(Items listed in a dataset)
┌────────

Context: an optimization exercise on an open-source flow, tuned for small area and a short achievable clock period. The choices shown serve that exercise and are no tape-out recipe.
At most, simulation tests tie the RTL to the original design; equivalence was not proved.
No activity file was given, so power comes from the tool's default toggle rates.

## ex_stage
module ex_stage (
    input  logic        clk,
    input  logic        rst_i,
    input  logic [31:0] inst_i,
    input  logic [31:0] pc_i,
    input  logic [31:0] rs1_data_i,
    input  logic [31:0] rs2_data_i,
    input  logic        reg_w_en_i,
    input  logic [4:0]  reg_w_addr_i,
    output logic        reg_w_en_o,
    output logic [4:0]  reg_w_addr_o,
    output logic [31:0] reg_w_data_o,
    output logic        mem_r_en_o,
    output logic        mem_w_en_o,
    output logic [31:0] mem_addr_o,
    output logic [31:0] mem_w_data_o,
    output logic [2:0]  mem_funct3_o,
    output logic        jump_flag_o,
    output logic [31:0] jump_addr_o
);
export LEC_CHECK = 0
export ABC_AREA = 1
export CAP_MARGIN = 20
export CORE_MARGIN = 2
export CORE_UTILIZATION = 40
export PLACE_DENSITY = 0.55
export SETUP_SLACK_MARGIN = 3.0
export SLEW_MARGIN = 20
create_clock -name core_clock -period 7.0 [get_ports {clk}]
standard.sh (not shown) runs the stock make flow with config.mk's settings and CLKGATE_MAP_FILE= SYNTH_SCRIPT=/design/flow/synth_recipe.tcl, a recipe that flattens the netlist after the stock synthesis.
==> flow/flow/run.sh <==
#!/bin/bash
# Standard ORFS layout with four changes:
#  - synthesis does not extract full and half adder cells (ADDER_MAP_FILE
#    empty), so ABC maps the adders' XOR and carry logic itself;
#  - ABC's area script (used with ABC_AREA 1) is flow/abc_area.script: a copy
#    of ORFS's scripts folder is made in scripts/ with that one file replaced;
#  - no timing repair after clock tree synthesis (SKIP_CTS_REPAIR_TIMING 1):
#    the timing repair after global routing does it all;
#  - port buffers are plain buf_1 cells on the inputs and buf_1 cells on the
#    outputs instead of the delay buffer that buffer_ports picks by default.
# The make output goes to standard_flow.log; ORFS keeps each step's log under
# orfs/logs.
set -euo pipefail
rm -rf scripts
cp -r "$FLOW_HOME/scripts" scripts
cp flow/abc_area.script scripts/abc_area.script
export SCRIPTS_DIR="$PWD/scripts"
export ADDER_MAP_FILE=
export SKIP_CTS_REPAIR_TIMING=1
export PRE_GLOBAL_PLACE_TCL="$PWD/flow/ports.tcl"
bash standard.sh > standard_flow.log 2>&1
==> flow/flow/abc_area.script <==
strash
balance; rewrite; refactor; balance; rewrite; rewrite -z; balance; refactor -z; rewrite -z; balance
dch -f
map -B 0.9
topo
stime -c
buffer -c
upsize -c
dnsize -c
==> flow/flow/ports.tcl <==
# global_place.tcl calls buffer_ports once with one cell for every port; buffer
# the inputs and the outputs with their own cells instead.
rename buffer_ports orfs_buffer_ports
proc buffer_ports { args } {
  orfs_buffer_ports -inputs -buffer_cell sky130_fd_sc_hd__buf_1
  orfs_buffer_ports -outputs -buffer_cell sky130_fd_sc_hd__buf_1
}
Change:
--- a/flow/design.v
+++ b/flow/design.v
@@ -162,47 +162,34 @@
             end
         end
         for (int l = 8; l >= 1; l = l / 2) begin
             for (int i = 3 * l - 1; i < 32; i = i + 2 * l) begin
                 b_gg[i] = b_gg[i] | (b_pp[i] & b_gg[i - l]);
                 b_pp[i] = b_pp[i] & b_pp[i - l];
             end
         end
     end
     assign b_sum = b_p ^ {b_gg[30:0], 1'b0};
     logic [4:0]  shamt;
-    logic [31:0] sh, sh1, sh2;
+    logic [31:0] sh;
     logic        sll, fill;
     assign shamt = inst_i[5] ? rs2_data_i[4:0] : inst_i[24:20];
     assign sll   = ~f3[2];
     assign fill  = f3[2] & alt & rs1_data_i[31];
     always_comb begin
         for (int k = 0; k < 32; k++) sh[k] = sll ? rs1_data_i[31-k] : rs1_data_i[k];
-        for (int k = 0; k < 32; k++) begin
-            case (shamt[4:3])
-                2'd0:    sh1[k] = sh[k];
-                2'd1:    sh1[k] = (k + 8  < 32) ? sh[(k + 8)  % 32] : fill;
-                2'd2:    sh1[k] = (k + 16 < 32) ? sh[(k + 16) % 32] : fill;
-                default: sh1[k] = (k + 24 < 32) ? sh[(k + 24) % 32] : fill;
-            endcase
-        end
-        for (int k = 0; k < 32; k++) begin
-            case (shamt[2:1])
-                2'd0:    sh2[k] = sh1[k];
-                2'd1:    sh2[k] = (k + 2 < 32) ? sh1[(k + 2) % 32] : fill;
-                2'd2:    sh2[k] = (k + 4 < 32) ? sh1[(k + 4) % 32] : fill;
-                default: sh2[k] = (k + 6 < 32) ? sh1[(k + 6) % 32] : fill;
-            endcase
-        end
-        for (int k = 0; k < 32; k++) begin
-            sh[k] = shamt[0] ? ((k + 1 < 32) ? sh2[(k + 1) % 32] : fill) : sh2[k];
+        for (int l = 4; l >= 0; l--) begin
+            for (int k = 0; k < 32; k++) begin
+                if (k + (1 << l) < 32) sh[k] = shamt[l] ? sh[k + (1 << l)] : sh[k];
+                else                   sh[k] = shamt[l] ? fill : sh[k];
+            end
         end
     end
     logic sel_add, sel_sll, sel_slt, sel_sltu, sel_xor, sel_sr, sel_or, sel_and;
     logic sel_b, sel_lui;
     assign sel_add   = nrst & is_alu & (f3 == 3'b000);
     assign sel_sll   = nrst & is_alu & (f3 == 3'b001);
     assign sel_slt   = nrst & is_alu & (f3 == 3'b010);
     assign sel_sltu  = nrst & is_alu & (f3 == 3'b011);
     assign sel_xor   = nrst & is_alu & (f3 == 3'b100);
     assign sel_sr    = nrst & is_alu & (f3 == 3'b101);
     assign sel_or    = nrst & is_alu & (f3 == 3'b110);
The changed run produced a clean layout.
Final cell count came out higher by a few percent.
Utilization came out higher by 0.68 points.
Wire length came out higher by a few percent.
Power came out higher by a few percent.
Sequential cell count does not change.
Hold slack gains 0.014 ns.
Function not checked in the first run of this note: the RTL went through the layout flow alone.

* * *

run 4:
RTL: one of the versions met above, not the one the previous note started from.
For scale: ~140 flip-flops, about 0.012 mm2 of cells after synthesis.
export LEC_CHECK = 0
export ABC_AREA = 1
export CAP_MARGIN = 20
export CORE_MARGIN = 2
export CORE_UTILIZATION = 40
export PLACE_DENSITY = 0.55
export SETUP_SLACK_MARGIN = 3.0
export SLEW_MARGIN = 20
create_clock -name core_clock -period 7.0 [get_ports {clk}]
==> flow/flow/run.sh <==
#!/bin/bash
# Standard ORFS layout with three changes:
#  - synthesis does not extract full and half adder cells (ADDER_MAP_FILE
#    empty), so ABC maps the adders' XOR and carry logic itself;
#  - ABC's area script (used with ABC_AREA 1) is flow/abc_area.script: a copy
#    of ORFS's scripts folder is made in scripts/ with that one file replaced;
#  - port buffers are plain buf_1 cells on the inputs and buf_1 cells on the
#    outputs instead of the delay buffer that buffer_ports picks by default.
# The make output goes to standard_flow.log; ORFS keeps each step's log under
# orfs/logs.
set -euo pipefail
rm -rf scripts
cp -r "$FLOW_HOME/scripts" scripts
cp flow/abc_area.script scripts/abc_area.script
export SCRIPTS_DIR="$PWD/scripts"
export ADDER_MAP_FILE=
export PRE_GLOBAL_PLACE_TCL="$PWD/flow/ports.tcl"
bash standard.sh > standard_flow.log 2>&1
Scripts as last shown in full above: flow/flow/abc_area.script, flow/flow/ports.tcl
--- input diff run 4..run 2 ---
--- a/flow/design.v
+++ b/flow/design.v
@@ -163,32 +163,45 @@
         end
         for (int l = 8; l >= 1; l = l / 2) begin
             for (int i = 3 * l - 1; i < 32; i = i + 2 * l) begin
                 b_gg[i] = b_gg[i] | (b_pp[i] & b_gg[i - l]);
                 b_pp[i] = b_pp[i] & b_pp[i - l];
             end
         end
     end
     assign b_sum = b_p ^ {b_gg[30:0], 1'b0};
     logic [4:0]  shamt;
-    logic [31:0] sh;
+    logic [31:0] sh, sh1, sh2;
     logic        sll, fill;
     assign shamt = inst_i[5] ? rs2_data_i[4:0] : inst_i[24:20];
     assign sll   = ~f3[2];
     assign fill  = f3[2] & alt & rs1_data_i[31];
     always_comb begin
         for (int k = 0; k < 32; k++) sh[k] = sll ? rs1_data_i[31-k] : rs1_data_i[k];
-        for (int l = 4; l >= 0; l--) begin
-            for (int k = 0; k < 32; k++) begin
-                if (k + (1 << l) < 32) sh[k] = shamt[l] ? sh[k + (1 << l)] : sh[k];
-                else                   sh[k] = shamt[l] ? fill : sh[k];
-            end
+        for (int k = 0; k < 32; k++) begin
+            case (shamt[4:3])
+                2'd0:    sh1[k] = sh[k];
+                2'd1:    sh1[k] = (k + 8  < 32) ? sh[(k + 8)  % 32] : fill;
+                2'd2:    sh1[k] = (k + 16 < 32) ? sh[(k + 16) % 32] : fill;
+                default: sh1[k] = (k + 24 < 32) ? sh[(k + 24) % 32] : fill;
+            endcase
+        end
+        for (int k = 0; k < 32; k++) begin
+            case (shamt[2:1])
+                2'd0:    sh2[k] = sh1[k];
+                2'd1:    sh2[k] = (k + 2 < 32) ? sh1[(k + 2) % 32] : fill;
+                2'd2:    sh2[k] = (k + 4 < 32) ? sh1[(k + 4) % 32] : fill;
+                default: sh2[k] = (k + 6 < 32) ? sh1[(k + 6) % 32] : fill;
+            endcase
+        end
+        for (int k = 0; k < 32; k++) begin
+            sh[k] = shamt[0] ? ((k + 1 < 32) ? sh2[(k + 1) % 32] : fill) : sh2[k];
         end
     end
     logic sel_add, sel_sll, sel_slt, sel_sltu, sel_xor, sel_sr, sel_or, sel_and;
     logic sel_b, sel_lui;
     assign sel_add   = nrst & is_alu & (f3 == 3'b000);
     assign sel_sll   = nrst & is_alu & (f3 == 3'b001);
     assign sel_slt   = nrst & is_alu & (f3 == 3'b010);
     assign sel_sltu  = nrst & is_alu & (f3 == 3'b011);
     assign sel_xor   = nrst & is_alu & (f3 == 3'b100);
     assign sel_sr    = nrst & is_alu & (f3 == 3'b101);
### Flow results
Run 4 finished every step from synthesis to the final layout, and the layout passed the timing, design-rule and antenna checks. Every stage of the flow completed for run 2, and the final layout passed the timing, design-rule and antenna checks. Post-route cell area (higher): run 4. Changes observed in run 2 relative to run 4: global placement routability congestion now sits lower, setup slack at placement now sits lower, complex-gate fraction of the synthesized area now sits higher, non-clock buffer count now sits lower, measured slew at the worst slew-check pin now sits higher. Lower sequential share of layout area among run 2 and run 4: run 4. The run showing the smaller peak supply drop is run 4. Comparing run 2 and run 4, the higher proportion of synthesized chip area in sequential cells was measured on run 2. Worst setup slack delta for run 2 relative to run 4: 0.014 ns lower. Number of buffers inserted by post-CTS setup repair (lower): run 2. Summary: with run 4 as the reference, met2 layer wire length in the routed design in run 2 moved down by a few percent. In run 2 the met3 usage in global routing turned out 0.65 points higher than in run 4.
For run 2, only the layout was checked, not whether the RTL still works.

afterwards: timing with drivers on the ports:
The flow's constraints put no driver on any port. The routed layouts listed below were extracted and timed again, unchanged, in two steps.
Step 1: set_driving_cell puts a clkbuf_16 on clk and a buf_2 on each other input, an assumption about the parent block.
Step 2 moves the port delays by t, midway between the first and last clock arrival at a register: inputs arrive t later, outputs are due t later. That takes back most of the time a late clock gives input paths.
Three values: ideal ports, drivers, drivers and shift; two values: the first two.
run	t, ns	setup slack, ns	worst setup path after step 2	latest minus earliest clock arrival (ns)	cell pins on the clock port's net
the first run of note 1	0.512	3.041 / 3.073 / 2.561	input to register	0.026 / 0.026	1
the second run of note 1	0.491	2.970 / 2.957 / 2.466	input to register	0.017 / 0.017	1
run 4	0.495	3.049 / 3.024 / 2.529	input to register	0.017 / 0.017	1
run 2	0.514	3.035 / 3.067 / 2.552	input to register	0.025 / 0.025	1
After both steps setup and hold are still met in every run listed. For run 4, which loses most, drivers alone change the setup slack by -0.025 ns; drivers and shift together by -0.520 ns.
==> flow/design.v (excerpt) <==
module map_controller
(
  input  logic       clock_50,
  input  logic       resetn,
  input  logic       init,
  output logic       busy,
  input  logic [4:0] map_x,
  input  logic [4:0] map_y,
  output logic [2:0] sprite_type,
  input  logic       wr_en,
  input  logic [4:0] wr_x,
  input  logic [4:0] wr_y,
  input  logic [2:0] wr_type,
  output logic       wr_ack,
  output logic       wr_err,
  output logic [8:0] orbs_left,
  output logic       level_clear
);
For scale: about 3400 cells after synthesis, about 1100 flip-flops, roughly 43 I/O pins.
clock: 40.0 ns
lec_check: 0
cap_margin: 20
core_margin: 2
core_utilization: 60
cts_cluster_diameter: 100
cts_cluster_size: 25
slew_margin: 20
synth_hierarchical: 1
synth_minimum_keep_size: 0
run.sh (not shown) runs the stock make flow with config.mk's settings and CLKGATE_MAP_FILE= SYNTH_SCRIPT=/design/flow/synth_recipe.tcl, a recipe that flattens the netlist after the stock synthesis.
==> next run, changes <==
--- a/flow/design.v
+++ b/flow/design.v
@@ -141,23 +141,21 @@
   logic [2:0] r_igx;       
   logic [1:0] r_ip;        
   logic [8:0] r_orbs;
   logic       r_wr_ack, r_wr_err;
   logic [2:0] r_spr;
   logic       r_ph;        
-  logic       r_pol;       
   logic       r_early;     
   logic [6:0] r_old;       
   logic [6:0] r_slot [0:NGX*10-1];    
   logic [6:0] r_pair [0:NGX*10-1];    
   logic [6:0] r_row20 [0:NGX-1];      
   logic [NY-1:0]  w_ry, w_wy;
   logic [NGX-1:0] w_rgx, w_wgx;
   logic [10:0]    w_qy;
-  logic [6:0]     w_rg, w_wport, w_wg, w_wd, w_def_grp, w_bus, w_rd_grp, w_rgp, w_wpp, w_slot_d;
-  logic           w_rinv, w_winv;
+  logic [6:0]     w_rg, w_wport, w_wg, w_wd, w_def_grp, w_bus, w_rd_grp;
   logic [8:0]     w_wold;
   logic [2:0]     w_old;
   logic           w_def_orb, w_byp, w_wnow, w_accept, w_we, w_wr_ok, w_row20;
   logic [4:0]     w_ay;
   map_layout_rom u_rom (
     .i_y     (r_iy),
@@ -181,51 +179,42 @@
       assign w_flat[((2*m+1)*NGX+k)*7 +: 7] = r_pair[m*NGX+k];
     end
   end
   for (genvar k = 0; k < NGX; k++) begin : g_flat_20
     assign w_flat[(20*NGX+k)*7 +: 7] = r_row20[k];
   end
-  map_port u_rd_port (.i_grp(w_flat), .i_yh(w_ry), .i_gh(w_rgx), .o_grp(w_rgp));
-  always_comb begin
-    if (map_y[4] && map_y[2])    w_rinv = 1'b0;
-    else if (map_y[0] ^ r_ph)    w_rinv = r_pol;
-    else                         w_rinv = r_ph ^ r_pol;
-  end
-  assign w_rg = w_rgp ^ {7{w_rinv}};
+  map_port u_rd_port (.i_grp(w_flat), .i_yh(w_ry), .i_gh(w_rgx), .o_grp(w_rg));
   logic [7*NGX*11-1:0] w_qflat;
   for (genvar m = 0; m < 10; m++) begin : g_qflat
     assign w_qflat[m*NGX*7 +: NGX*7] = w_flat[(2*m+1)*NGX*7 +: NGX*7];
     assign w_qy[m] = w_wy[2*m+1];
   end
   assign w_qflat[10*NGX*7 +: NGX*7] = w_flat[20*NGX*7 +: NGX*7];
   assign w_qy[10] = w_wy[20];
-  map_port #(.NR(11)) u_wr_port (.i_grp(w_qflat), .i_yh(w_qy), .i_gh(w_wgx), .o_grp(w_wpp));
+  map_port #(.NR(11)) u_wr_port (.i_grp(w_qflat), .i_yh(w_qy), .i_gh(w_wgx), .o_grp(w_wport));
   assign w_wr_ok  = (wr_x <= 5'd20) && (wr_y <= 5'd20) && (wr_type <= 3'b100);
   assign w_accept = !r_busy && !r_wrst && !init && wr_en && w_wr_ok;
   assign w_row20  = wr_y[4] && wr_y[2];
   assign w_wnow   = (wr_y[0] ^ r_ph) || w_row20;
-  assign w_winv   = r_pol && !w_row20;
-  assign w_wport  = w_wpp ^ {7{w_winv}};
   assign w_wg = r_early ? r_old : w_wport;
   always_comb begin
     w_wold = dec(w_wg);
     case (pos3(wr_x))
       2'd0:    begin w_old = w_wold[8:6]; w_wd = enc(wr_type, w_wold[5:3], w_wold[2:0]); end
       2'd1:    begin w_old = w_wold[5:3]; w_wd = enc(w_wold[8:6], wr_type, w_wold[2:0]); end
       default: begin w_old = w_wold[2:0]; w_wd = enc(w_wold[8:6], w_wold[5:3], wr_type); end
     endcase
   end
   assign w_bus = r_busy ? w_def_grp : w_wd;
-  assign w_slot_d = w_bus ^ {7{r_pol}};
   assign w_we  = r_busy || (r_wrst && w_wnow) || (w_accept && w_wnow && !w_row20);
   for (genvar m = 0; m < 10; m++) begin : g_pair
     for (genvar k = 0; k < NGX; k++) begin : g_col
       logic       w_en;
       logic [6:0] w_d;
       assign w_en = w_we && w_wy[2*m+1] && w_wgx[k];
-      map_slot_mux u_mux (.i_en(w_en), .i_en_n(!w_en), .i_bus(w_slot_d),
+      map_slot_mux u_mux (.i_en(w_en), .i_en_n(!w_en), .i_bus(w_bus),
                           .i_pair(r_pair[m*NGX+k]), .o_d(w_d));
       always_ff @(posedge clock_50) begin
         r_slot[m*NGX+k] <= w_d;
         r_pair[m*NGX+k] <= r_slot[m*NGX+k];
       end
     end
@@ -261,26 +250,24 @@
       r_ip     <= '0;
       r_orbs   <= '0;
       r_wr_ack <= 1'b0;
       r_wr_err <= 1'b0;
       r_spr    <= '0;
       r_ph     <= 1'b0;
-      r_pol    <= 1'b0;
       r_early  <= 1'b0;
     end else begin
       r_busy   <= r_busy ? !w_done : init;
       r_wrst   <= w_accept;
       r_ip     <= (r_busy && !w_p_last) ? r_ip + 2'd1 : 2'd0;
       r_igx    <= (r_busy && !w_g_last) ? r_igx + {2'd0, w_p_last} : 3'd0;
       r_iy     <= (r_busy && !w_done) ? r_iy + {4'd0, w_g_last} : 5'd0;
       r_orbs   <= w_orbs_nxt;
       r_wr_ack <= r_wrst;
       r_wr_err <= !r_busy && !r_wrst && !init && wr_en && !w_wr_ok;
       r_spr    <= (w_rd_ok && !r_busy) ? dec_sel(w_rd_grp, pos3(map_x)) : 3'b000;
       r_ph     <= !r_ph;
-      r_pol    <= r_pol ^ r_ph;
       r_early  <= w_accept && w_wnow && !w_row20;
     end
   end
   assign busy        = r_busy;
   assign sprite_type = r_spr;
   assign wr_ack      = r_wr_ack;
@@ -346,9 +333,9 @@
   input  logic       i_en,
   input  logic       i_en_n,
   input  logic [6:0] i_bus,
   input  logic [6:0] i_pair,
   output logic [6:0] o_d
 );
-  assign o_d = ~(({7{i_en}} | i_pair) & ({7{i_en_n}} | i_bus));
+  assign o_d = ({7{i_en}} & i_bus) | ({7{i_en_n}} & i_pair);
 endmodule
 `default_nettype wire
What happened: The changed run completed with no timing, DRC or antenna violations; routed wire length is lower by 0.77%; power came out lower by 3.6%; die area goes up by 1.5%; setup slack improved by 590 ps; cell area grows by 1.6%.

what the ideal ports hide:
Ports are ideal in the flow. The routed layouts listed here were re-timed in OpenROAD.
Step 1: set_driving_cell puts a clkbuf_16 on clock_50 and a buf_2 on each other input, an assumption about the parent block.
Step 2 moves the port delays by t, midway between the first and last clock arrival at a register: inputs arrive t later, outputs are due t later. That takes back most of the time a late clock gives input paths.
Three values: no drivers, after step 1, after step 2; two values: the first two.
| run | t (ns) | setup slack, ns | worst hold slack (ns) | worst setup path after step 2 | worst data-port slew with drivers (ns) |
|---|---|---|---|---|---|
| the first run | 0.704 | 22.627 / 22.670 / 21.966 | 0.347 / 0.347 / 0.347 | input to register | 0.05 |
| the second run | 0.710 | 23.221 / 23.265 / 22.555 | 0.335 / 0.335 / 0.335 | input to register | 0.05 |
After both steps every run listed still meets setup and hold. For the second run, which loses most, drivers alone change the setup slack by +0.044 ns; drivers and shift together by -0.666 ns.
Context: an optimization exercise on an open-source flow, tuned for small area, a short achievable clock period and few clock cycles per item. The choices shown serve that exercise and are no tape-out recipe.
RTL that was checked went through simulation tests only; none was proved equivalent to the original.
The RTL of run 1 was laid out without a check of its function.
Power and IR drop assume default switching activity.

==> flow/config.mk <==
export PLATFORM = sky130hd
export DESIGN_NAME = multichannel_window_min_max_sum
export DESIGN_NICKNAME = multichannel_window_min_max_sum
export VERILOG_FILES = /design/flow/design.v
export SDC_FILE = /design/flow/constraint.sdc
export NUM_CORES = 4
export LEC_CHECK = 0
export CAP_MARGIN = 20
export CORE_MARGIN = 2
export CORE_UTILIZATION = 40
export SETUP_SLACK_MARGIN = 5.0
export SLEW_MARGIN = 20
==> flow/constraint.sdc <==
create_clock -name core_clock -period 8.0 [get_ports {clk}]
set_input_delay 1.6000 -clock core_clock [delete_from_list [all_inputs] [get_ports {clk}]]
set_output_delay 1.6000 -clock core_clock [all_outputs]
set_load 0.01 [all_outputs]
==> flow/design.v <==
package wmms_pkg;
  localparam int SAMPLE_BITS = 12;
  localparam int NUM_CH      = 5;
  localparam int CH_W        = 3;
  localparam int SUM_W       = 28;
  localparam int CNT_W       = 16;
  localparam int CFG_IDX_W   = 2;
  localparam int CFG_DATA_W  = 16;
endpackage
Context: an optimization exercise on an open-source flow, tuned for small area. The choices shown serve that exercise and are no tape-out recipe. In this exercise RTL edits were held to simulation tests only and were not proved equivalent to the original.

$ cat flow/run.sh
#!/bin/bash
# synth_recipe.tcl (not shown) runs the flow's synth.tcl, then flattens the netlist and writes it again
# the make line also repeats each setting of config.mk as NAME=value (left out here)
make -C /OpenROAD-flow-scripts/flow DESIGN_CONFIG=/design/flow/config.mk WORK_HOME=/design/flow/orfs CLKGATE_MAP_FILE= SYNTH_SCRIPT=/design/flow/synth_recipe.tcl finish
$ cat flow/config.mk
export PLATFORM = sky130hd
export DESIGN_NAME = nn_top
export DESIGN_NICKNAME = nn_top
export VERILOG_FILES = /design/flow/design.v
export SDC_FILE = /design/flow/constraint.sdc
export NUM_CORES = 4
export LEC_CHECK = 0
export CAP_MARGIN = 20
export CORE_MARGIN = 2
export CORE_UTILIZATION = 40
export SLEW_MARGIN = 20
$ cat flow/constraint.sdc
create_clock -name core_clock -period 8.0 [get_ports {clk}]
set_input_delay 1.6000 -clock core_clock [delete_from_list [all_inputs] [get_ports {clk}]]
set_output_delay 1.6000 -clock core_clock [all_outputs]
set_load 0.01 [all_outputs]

└────────

▶ _Task item_
Reproduce each line of the entries in which the word "init" is found.

▶ _Solution_
  input  logic       init,
   assign w_accept = !r_busy && !r_wrst && !init && wr_en && w_wr_ok;
       r_busy   <= r_busy ? !w_done : init;
       r_wr_err <= !r_busy && !r_wrst && !init && wr_en && !w_wr_ok;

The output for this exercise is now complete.